Friday, November 13, 2009

A mining giant in bed with Boxer, Kerry (uranium mining)

Comment:  No to Nuke Plants, No to Uranium Mining!

By: Timothy P. Carney
Examiner Columnist
November 12, 2009

When a mainstream publication reports on “strange bedfellows” supporting a government regulation, you can be sure that the tryst in question is between some sort of liberal “public interest” group and a company standing to get rich off the proposed regulation — probably at the expense of consumers, taxpayers and small businesses.

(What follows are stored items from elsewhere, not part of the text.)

## src/hdl/fp_pkg.sv

```systemverilog
package fp_pkg;

	// single precision layout.
	localparam int fp_width = 32;
	localparam int exp_width = 8;
	localparam int man_width = 23;
	localparam int exp_bias = 127;

	localparam int exp_max = (1 << exp_width) - 1;   // all ones exponent.

	// leading zero count covers the hidden bit and the fraction.
	localparam int lz_width = $clog2(man_width + 2);

	typedef logic [fp_width-1:0] fp_word;

	localparam fp_word fp_zero = '0;

endpackage

```

## src/hdl/node_pkg.sv

```systemverilog
package node_pkg;
	import fp_pkg::*;

	localparam int node_inputs = 30;
	localparam int tree_levels = 5;

	// sums yielded by each adder level.
	localparam int level_width [tree_levels] = '{15, 8, 4, 2, 1};

	// operands entering each level.
	// an odd count gets a zero partner.
	localparam int level_inputs [tree_levels] = '{
		node_inputs,
		level_width[0],
		level_width[1],
		level_width[2],
		level_width[3]
	};

	localparam int activation_width = node_inputs * fp_width;

	localparam fp_word node_weights [node_inputs] = '{
		32'h3E053147, 32'h3DE5DACF, 32'h3E66DC6D, 32'hBE991BF3, 32'hBE510BB2,
		32'hBE94426D, 32'h3D8AB2F1, 32'h3EAE6C08, 32'hBEEC68E2, 32'hBE57D802,
		32'h3EA425FA, 32'hBD98B893, 32'hBD83C810, 32'hBF01F903, 32'hBEAF03D8,
		32'h3E14BEE8, 32'h3CAFC6A3, 32'hBE45825E, 32'h3DDCB627, 32'h3E13FAA8,
		32'hBE560F3F, 32'h3D9F9B3A, 32'hBE82C88C, 32'h3DD7AA41, 32'hBC619E12,
		32'h3E27E553, 32'h3E6AA462, 32'hBE2D63B6, 32'h3D8DB614, 32'hBE8198FA
	};

endpackage

```

## src/hdl/handshake_in.sv

```systemverilog
`timescale 1ns/1ps

module handshake_in
(
	input logic clk,
	input logic reset,
	input logic in_req,
	input logic [node_pkg::activation_width-1:0] activations,
	input logic advance,
	output logic in_ack,
	output logic cap_valid,
	output logic [node_pkg::activation_width-1:0] cap_data
);
	import node_pkg::*;

	typedef enum logic {hs_idle, hs_acked} hs_state_t;

	hs_state_t state;
	logic capture;
	logic pending;   // captured, not yet passed on.
	logic [activation_width-1:0] hold_data;

	assign capture = (state == hs_idle) && in_req && advance;
	assign in_ack = (state == hs_acked);

	always_ff @(posedge clk)
	begin
		if (reset)
			state <= hs_idle;
		else if (capture)
			state <= hs_acked;
		else if (state == hs_acked && !in_req)
			state <= hs_idle;   // return to zero phase.
	end

	always_ff @(posedge clk)
	begin
		if (reset)
		begin
			pending <= 1'b0;
			cap_valid <= 1'b0;
		end
		else if (advance)
		begin
			pending <= capture;
			cap_valid <= pending;
		end
	end

	always_ff @(posedge clk)
	begin
		if (capture)
			hold_data <= activations;
		if (advance && pending)
			cap_data <= hold_data;
	end

	// the source keeps its request and vector until it has seen in_ack.
	req_held: assert property (@(posedge clk) disable iff (reset)
		in_req && !in_ack |=> in_ack || (in_req && $stable(activations)))
		else $error("request or vector changed before in_ack");

endmodule

```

Rio Tinto is a leading mining company, which is probably why the Economist reported the company’s support for a cap-and-trade scheme on climate change in a piece titled “Strange Bedfellows.”

As the U.S. Senate has taken up the climate legislation sponsored by Sens. Barbara Boxer, D-Calif., and John Kerry, D-Mass., Rio Tinto has taken to Capitol Hill to rally behind the legislation.

This is the standard explanation offered by climate bandits: We need regulation because climate change is so real, so certain and so bad that it will hurt everybody, including us. The upshot is that Rio Tinto isn’t seeking any special favors. But, of course, it is.

Rio Tinto stands to profit in many ways from Boxer-Kerry, often in ways that provide no real benefit to consumers or the environment, while increasing costs for everyone.

In 2008, Rio Tinto mined more uranium than any company in the world, according to Chiaro. Uranium is the feedstock for nuclear power plants. Litigation and regulation have for decades blocked the expansion of nuclear power, and many companies see robust climate legislation as the way to knock down the regulatory barriers.

Nuclear power produces basically no carbon dioxide or methane, and the greenhouse gas it does produce — water vapor — is negligible in its warming impact.

Being much more proven and efficient than wind, solar or other low-GHG power sources, nuclear is the natural choice in a carbon-constrained economy.

So climate legislation could create more demand for Rio Tinto’s uranium business.

But Rio Tinto also sees profit in Boxer-Kerry in ways that harm the consumer.

So there’s nothing strange about Rio Tinto getting in bed with Kerry and Boxer’s push for climate legislation.

But taxpayers and consumers will be regretting it in the morning.